### RECORDS SUPPLIED
——

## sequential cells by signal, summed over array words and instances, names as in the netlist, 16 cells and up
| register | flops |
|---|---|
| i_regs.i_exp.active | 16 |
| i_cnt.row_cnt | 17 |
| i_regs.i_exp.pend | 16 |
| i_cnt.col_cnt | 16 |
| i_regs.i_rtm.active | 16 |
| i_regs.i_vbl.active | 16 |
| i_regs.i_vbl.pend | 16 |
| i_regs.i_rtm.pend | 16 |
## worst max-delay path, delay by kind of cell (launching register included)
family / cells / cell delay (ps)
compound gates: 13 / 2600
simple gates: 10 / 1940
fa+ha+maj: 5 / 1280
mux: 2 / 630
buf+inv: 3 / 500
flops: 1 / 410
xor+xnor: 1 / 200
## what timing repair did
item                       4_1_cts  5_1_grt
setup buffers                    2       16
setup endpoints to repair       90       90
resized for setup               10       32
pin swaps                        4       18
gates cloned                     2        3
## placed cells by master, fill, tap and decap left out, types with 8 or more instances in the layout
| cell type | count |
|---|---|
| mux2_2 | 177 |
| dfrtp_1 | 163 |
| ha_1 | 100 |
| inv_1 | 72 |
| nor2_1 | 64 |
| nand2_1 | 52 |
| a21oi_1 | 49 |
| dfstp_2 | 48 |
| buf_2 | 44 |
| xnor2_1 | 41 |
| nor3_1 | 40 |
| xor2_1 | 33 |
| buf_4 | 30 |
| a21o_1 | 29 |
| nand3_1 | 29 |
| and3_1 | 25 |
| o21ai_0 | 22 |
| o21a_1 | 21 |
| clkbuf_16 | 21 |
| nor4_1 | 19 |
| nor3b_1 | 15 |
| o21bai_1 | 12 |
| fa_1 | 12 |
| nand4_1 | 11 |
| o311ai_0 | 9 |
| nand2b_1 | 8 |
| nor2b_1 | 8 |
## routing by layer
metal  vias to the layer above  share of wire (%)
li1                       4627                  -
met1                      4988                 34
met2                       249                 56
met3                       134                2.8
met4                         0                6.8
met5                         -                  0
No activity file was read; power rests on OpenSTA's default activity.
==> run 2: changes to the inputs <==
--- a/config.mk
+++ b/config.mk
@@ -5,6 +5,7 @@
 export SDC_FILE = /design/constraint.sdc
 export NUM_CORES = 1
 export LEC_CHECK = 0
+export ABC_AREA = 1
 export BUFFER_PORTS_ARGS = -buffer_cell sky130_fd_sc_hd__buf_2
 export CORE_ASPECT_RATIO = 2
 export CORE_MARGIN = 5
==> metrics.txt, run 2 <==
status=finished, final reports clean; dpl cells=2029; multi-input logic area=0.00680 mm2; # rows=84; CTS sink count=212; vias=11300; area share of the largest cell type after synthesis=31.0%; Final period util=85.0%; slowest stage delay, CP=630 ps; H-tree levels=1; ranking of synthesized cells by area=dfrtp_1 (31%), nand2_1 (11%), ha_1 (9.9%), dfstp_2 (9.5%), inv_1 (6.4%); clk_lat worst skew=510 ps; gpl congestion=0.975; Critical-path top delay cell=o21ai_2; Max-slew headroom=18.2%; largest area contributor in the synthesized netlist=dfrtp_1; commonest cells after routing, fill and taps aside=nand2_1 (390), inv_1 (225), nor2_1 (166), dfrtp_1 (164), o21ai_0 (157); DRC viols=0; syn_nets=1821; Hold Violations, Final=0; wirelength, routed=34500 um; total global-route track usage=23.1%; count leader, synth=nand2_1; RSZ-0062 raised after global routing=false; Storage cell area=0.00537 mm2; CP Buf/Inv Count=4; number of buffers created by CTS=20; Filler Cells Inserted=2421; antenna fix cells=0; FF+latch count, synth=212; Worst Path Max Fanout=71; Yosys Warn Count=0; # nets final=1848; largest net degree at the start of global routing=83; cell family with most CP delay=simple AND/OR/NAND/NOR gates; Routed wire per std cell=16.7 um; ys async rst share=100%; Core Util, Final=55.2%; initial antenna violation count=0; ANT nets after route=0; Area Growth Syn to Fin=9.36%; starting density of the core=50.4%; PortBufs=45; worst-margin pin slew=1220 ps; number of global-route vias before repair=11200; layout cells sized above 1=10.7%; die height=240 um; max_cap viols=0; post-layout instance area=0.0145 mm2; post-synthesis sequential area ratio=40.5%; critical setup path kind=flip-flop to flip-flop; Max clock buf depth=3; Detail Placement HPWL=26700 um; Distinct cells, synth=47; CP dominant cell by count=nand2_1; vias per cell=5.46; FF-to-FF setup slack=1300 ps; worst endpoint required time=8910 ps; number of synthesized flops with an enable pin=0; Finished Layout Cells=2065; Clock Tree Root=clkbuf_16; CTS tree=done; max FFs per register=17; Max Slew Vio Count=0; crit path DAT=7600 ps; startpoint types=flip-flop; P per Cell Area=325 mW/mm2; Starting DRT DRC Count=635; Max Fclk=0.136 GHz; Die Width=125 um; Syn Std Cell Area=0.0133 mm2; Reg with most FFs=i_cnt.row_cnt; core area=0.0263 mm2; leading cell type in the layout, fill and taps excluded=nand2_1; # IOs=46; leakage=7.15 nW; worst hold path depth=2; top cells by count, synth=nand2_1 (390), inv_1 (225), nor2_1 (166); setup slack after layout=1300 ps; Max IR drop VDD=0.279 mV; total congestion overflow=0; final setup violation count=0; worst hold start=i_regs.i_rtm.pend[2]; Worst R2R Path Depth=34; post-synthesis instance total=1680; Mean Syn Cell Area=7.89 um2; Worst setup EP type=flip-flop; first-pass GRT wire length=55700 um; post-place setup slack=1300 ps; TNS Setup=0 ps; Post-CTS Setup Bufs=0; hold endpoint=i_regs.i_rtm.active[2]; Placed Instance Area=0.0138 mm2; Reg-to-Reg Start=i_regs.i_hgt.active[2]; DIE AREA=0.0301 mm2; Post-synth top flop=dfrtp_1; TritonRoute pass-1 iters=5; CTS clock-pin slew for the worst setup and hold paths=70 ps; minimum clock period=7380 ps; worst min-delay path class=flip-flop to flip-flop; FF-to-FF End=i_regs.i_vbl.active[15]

——

### EXERCISE AIM
The word "instances" appears in some lines above. Return every one of those lines.

### SOLUTION
## sequential cells by signal, summed over array words and instances, names as in the netlist, 16 cells and up
## placed cells by master, fill, tap and decap left out, types with 8 or more instances in the layout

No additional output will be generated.